Responsibilities
- Reverse engineering software to discover the root cause analysis (RCA) of vulnerabilities.
- Authoring original software exploits for initial access vulnerabilities, when little or no publicly-available proof of concept code for exploiting such vulnerabilities exists.
- Implementing detections (such as Suricata & Snort signatures, YARA rules, etc.) for identifying such initial access vulnerabilities being exploited on the wire
- Writing Attack Surface Management (ASM) queries (e.g., Shodan, Census, FOFA, & ZoomEye) for finding vulnerable systems likely to be targeted
Requirements
- Prior experience with writing exploit code for RCE / initial access vulnerabilities (that do not require authentication to exploit)
- Experience working on technical projects remotely, alone, and on small teams
Nice to Have
- Prior Cybersecurity work experience (at a vendor or in Government).

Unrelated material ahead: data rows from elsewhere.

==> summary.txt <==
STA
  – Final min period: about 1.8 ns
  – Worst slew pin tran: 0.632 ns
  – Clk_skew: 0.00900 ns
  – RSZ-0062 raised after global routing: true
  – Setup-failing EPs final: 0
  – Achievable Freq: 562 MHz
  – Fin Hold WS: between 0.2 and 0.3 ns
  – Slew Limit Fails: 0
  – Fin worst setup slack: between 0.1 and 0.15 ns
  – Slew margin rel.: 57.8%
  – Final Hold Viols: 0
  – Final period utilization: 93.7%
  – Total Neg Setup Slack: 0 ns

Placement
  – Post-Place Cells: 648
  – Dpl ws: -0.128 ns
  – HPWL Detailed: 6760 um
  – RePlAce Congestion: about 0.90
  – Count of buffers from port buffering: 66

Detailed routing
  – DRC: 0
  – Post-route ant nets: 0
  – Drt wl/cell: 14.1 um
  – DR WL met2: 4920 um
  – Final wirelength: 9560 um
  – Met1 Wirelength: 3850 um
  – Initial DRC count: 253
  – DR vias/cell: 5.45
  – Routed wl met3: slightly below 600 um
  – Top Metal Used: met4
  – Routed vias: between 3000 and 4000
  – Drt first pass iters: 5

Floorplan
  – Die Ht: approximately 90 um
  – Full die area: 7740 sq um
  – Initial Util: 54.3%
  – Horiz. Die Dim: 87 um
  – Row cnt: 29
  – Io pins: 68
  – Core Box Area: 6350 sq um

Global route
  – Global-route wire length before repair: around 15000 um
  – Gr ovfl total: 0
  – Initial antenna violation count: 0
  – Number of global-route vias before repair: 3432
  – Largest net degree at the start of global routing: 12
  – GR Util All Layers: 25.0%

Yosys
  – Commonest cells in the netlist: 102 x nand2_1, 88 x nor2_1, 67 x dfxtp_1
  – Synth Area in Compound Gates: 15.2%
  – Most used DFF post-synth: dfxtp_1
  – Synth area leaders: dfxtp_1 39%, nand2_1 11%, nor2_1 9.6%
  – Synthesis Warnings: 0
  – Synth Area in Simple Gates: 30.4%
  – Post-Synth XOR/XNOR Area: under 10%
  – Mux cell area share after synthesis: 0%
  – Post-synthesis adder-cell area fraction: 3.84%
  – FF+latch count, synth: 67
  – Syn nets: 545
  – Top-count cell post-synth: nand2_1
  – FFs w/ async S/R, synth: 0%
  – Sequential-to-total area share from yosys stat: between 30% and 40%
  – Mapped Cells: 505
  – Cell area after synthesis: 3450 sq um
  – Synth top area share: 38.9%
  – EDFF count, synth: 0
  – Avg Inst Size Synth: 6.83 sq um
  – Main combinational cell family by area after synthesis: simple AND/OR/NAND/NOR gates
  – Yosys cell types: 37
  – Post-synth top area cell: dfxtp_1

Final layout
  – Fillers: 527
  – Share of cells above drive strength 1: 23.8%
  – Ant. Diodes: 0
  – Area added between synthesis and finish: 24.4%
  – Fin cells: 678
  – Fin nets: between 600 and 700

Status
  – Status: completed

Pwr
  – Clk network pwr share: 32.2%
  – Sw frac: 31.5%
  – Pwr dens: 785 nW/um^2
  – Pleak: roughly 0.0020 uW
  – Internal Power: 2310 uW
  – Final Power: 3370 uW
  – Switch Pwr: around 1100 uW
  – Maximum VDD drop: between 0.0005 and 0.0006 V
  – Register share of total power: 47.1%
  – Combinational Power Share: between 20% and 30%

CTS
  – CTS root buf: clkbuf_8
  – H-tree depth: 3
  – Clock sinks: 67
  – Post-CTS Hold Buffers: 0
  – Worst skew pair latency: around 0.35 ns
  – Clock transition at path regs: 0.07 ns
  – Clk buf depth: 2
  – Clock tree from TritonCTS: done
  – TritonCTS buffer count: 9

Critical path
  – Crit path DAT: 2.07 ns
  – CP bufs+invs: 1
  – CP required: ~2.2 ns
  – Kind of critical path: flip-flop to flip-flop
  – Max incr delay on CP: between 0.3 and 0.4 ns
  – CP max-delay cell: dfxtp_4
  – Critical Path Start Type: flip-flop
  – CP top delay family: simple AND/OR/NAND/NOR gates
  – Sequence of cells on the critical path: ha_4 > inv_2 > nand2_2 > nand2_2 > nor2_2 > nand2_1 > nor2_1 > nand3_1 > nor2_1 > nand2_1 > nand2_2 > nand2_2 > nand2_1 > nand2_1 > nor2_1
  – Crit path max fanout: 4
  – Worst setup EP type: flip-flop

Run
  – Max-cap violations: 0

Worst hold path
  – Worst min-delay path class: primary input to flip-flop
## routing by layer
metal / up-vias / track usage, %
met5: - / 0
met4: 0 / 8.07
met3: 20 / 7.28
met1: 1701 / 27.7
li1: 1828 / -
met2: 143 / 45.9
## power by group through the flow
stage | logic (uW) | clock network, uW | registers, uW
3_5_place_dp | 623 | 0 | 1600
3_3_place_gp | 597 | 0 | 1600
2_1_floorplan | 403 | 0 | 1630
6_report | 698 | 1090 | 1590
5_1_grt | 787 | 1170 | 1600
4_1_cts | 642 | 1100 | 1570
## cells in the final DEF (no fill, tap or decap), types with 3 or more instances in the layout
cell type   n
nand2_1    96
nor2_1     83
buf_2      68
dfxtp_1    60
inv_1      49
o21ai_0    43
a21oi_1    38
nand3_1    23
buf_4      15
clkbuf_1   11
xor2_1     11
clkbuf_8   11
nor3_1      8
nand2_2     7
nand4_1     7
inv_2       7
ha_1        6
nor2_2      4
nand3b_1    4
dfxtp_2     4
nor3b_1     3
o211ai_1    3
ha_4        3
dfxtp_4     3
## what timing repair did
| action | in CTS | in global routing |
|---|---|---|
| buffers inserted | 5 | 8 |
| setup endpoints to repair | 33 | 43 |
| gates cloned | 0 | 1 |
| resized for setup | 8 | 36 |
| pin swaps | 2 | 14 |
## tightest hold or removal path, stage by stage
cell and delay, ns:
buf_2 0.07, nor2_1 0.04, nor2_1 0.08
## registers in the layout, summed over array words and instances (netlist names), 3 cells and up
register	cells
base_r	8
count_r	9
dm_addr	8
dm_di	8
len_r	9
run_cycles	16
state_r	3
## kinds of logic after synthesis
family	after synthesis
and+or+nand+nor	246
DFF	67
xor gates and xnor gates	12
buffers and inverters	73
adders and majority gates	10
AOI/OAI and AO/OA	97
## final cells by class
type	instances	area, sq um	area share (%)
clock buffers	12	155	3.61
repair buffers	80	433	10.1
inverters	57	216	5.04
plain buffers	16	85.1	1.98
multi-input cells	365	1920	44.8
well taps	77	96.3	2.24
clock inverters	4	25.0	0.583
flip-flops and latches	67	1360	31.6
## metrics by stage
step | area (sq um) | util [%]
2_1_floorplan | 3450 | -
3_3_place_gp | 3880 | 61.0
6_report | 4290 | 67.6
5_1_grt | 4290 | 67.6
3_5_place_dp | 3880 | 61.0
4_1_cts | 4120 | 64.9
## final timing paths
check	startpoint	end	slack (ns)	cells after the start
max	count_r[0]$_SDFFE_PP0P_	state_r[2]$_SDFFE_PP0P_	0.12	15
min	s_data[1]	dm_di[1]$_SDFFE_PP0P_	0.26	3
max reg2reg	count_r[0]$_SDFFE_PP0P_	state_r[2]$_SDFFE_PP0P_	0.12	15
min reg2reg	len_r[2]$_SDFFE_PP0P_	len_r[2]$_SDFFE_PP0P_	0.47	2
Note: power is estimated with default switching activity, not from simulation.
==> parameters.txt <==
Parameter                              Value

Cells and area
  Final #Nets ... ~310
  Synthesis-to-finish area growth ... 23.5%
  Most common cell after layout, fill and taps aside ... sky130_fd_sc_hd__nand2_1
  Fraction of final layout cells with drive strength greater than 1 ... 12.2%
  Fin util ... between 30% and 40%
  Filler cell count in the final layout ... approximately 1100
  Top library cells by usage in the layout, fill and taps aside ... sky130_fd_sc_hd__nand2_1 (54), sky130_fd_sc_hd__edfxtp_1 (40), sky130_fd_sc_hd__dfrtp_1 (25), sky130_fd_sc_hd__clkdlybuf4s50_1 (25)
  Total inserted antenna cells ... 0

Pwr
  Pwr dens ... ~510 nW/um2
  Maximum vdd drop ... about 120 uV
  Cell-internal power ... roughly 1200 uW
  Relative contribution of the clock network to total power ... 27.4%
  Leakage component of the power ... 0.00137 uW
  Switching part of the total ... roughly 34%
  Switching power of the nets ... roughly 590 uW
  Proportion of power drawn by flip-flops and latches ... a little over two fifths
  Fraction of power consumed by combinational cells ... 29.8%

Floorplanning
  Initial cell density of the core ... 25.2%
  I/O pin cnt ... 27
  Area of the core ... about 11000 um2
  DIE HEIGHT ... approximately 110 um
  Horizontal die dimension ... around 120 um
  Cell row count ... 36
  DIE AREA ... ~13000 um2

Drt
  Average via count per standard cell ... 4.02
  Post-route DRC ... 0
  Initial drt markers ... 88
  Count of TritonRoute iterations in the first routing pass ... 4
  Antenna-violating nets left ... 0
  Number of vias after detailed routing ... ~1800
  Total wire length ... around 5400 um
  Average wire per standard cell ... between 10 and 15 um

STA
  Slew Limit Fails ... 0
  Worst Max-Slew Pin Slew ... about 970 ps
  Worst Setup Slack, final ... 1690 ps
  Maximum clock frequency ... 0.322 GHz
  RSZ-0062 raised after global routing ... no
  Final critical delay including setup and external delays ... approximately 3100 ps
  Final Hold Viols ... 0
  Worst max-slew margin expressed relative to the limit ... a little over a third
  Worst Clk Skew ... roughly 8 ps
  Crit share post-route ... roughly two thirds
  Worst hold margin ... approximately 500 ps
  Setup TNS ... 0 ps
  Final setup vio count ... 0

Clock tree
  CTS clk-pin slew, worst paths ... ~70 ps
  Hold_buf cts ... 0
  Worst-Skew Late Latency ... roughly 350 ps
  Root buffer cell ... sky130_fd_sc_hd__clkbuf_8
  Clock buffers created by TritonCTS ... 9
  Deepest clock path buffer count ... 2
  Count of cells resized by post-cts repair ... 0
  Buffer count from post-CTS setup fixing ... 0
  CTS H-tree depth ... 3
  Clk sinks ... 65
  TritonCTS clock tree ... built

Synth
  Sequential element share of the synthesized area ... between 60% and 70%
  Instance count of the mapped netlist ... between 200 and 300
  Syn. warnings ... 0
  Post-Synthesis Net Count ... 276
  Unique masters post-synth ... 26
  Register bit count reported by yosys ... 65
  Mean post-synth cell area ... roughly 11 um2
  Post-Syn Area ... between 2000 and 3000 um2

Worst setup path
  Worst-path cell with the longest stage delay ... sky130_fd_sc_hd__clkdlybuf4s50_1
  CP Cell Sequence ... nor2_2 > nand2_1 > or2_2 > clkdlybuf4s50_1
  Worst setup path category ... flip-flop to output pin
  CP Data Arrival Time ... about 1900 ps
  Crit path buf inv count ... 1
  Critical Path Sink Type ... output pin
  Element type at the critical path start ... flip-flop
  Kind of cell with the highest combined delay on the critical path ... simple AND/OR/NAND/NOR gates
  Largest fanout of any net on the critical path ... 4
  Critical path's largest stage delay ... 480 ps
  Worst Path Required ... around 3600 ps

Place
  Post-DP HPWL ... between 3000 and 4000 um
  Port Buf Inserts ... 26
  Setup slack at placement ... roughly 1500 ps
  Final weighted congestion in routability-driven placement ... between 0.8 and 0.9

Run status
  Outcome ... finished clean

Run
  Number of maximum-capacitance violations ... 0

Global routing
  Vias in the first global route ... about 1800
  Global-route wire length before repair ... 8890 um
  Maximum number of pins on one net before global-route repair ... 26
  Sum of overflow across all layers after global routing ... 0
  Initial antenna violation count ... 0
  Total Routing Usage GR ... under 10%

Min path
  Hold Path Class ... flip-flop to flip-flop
File: src/rtl/mvm3_requant_if.sv
// mvm3_requant_if: input word stream and output byte stream of mvm3_requant.
interface mvm3_requant_if;
    logic s_valid;
    logic s_ready;
    logic signed [15:0] data_in;
    logic m_valid;
    logic m_ready;
    logic signed [7:0] data_out;
    logic m_last;
    modport slave (input s_valid, data_in, m_ready, output s_ready, m_valid, data_out, m_last);
    modport master (output s_valid, data_in, m_ready, input s_ready, m_valid, data_out, m_last);
endinterface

- Able to share example exploit code written.
Benefits
- Competitive salary with employee equity program
- Health, dental, and vision coverage
- Unlimited PTO
- Pension Contribution
- Remote friendly environment with flexibility
- Expense reimbursement for home internet and phone
- Ongoing professional development, coaching, and learning resources
- Opportunities for career advancement within a fast-growing team
Team
Structure: Initial Access Intelligence team
Additional Information
- This position may involve access to technology subject to U.S. export control regulations. Employment is contingent upon the company's ability to authorize access under applicable export control, sanctions, and any other applicable legal or contractual requirements. The company does not guarantee and is under no obligation to seek such authorization if it would be necessary.